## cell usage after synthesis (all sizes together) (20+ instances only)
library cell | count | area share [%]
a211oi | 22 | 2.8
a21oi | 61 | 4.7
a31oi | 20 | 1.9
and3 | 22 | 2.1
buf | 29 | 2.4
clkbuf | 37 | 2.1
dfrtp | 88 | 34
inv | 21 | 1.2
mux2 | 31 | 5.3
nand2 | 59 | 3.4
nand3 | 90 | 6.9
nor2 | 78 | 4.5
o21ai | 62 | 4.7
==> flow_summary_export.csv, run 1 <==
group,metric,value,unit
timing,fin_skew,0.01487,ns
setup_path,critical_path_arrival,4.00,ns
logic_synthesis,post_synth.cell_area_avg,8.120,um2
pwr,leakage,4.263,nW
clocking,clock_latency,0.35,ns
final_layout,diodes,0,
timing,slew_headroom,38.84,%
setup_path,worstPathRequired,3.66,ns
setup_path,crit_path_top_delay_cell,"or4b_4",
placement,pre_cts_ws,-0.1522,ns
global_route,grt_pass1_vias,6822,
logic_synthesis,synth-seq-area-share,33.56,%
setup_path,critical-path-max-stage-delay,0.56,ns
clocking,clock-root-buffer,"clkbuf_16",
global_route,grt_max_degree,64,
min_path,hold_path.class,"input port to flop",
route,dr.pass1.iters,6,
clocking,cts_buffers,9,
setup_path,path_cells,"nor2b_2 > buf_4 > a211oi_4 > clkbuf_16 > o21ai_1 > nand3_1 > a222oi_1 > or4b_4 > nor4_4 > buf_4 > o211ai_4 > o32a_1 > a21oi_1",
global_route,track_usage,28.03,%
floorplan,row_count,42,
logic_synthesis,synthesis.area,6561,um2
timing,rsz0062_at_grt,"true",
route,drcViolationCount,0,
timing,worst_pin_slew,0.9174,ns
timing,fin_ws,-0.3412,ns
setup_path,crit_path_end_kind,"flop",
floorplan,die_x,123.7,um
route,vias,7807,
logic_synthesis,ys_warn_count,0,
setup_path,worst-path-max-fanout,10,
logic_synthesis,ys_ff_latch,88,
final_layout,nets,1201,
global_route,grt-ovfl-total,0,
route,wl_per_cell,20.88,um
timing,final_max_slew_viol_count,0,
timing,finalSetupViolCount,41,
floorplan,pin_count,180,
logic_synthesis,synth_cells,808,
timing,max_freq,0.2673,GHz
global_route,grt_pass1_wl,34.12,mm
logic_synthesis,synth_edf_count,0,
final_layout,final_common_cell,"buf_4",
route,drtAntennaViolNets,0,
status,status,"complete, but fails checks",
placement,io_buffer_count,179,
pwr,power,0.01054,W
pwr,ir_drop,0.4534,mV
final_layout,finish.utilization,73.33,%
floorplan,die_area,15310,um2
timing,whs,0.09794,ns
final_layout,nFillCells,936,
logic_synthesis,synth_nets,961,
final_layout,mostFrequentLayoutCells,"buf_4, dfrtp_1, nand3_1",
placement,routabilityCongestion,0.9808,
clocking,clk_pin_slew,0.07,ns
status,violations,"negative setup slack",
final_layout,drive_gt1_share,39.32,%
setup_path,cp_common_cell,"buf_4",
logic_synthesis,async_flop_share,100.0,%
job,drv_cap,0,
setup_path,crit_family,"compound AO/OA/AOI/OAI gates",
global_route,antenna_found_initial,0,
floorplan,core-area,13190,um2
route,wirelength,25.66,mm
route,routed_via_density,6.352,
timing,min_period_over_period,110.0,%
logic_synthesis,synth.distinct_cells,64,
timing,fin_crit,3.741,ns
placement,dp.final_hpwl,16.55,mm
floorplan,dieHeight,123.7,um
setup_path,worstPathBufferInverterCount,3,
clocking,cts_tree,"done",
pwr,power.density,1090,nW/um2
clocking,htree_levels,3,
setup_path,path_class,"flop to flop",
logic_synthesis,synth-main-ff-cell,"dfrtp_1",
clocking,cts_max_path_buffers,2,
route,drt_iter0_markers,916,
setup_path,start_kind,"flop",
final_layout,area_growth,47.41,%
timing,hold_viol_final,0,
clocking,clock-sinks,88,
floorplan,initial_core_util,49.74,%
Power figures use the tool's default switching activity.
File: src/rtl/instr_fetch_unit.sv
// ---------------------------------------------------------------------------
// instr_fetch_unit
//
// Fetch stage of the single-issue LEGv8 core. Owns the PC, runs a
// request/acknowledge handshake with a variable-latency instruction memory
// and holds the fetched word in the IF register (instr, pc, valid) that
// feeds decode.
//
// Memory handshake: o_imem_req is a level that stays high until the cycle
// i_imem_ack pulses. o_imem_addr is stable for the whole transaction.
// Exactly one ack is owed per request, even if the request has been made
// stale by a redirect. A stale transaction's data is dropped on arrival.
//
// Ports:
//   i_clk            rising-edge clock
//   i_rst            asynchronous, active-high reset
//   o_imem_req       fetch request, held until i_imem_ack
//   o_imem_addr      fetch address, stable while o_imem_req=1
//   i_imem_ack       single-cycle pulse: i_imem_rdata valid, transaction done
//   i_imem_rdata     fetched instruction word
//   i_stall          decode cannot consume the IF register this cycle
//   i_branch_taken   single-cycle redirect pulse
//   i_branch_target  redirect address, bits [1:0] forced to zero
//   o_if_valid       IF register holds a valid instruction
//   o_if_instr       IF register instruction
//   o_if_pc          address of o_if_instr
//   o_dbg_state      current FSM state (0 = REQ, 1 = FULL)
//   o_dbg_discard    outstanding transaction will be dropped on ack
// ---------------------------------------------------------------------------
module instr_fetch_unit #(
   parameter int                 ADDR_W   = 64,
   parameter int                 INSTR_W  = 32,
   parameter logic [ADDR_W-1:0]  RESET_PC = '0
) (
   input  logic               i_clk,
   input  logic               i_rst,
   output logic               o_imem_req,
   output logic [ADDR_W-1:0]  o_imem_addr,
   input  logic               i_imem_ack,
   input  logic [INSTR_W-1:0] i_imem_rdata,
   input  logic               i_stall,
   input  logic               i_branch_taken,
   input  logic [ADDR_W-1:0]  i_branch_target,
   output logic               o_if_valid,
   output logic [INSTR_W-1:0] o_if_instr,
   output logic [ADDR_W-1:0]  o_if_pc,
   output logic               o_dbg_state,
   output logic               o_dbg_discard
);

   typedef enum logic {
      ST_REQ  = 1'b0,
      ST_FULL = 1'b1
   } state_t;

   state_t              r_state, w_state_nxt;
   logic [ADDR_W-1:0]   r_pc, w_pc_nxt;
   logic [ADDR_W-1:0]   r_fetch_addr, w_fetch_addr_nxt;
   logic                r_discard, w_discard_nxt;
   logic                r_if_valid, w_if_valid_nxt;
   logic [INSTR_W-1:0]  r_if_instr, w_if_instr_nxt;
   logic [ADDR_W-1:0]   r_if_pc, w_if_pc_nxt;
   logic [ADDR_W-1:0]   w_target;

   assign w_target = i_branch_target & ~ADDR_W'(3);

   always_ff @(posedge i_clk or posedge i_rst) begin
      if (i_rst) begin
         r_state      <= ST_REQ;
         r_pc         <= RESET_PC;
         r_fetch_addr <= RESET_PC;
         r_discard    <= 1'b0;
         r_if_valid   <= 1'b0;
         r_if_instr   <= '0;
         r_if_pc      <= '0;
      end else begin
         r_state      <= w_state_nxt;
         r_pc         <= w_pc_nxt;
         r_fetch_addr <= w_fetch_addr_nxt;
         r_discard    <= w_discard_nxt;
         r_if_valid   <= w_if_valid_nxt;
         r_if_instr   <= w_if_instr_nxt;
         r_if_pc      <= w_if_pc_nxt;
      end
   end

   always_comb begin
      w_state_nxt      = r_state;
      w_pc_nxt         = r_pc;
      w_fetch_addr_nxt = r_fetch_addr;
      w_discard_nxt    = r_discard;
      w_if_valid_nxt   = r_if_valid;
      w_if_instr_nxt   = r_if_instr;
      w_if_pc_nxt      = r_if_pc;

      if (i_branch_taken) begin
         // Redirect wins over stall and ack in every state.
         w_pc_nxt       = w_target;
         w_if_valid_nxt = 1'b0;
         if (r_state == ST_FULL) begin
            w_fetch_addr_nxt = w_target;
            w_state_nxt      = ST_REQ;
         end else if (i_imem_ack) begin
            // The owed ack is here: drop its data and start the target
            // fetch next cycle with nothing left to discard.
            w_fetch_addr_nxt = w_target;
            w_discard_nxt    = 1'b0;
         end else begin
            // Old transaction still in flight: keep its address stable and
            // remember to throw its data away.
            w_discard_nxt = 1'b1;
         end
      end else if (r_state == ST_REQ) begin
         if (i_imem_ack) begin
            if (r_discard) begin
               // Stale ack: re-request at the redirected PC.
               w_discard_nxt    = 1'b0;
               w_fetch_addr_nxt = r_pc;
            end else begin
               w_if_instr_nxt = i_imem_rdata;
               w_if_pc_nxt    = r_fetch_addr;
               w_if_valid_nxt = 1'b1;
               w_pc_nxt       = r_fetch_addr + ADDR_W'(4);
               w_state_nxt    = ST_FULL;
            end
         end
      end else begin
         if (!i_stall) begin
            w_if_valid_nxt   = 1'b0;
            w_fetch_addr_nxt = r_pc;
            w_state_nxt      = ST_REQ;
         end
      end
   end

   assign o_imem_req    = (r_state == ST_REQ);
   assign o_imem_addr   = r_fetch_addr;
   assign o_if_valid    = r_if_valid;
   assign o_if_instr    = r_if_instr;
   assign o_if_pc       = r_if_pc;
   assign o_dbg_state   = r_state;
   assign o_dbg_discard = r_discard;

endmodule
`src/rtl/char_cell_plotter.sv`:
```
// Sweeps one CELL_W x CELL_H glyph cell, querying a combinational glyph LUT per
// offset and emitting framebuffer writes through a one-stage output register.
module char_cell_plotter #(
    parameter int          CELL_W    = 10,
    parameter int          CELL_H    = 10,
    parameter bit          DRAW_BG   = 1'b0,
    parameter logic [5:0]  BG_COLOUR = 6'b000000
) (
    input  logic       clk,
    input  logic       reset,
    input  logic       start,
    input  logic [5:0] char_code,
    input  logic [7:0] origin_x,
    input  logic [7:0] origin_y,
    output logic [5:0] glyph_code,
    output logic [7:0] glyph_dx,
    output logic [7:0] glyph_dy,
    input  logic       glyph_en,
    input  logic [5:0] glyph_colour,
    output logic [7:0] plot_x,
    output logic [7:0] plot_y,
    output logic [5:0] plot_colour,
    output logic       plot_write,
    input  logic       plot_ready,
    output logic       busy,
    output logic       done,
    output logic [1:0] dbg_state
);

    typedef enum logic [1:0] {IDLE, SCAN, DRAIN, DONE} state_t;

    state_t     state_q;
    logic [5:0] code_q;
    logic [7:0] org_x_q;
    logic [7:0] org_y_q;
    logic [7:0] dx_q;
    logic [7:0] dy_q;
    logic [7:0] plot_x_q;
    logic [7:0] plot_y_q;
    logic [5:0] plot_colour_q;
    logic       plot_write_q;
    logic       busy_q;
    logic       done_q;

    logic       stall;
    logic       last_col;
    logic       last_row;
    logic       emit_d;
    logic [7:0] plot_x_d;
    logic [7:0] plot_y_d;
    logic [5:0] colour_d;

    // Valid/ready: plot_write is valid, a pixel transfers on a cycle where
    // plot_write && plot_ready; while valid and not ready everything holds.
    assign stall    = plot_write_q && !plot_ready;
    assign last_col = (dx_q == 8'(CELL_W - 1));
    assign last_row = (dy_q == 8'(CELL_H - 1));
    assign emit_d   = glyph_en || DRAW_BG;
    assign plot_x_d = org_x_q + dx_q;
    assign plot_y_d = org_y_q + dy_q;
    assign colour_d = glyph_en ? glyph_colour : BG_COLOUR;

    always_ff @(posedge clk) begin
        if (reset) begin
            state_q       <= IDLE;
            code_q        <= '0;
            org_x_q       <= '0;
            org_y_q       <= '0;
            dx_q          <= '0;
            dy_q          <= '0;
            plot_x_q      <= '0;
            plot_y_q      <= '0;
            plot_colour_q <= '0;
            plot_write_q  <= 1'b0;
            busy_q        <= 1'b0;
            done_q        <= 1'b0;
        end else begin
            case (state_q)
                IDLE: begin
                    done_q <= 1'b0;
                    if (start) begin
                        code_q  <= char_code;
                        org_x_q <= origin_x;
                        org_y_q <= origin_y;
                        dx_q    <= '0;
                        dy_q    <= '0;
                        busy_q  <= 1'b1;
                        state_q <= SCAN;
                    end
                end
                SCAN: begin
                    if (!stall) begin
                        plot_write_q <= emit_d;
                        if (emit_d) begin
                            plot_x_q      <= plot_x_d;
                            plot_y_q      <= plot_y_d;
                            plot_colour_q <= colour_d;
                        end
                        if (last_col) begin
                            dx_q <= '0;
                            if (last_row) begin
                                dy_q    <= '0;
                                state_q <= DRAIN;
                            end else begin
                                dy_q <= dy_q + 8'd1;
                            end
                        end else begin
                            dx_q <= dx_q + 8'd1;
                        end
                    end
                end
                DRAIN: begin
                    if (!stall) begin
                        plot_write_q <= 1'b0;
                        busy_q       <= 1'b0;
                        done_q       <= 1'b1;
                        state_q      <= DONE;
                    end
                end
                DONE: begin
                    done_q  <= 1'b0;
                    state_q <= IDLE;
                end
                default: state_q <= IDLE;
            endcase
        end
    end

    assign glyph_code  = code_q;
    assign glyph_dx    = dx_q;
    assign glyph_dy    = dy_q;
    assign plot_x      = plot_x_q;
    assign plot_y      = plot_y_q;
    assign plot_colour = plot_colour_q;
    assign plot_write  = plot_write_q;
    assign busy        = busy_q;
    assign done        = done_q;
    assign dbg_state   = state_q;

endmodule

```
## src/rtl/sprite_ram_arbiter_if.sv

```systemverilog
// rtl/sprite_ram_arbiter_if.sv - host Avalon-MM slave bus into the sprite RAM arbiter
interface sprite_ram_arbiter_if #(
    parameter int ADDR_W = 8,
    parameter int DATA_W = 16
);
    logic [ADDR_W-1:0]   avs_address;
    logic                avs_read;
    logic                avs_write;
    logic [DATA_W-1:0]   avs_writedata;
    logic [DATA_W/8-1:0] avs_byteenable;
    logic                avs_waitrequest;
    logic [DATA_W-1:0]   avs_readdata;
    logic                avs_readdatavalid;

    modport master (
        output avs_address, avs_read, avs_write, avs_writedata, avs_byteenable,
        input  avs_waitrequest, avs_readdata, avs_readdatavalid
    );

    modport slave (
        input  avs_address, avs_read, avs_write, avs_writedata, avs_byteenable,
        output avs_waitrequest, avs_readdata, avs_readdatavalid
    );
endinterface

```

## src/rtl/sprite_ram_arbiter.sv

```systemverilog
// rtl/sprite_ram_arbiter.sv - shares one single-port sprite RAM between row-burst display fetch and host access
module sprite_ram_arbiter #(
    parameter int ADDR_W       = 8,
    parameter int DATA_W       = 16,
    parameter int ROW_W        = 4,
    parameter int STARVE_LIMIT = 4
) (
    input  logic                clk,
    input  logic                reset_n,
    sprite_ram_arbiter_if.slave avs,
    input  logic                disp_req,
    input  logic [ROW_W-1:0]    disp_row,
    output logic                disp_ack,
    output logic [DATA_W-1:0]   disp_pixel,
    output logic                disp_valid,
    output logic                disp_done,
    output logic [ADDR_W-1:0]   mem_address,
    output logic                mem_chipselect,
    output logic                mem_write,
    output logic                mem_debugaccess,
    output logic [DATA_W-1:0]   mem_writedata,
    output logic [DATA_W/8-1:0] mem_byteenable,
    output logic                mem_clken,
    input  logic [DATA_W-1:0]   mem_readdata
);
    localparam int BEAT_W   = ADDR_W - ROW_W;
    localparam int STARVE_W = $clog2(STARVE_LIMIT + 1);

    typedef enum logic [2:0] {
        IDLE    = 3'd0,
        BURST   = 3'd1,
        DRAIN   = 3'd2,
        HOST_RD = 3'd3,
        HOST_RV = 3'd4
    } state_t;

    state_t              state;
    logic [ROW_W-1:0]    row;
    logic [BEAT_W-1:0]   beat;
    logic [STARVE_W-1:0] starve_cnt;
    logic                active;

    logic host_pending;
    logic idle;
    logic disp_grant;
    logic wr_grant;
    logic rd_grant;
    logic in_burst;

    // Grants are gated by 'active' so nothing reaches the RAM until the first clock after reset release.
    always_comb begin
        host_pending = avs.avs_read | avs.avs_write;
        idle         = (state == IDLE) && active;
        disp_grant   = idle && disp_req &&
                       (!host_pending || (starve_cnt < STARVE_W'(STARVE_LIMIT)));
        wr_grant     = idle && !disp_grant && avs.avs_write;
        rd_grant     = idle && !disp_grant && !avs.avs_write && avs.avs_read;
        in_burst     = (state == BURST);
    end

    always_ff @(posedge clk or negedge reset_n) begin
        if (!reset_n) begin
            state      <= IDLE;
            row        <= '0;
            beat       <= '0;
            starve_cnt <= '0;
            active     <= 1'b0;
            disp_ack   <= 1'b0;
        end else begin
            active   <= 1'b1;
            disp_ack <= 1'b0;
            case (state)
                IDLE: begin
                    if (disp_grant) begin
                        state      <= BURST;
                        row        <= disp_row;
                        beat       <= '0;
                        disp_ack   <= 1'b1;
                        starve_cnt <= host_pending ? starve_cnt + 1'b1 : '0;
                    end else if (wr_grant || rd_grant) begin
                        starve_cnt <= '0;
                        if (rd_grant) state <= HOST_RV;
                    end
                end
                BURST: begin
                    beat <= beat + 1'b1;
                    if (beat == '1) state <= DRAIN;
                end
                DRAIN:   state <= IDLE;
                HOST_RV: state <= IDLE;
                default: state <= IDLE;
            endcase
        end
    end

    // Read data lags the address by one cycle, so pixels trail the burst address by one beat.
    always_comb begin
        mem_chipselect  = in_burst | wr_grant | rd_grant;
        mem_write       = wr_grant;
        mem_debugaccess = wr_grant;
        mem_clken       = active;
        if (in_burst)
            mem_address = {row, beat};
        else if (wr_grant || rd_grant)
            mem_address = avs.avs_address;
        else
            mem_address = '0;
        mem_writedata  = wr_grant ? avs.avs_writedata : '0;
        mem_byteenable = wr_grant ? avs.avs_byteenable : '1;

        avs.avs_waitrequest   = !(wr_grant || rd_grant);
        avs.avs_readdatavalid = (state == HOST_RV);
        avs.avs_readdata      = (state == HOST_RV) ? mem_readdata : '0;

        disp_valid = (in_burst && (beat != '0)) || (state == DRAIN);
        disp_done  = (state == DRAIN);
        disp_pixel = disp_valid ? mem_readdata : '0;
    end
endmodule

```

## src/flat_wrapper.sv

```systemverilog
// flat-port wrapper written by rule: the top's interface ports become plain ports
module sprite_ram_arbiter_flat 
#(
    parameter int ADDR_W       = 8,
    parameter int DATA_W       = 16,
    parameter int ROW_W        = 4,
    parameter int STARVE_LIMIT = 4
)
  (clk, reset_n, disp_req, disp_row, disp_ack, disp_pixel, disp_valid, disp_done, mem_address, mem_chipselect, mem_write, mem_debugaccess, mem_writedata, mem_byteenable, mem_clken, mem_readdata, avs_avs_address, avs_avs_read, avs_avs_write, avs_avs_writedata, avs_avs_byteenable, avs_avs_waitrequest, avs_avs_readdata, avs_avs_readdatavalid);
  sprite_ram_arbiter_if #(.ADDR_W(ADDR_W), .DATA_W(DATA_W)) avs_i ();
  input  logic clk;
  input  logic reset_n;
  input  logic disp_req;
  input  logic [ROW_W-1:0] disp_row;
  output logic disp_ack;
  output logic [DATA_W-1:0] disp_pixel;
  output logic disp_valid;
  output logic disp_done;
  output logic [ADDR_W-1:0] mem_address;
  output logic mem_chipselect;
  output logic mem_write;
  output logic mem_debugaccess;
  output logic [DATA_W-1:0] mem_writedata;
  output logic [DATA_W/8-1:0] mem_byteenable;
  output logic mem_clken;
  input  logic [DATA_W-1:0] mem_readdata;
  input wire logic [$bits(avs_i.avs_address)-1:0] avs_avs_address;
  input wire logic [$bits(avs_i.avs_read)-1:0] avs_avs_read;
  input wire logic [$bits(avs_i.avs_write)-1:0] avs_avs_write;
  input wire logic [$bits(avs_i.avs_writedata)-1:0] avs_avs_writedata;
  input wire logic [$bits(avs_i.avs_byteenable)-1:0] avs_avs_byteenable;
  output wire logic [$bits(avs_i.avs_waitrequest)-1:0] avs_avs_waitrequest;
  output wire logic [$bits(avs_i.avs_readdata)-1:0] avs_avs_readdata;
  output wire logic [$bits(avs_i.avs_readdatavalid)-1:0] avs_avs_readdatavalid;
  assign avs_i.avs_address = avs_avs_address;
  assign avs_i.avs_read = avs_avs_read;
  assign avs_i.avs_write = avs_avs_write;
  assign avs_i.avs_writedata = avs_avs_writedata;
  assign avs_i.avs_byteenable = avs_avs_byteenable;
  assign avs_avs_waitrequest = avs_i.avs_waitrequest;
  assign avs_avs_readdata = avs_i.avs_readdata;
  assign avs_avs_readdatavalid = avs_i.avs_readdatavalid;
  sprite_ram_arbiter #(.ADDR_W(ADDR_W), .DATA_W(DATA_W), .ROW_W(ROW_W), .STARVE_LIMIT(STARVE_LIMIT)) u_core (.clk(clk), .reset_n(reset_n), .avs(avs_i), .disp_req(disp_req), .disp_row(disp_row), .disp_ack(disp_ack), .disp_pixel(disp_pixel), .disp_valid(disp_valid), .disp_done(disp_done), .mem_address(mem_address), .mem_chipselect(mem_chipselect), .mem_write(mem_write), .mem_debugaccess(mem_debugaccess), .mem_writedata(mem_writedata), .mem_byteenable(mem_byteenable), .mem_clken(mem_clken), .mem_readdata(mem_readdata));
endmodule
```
•••••
Required work >>
Word for word, quote the lines of the material from the first line through the line with "clocking,clock_latency,0.35,ns", both ends included.

Exercise result >>
## cell usage after synthesis (all sizes together) (20+ instances only)
library cell | count | area share [%]
a211oi | 22 | 2.8
a21oi | 61 | 4.7
a31oi | 20 | 1.9
and3 | 22 | 2.1
buf | 29 | 2.4
clkbuf | 37 | 2.1
dfrtp | 88 | 34
inv | 21 | 1.2
mux2 | 31 | 5.3
nand2 | 59 | 3.4
nand3 | 90 | 6.9
nor2 | 78 | 4.5
o21ai | 62 | 4.7
==> flow_summary_export.csv, run 1 <==
group,metric,value,unit
timing,fin_skew,0.01487,ns
setup_path,critical_path_arrival,4.00,ns
logic_synthesis,post_synth.cell_area_avg,8.120,um2
pwr,leakage,4.263,nW
clocking,clock_latency,0.35,ns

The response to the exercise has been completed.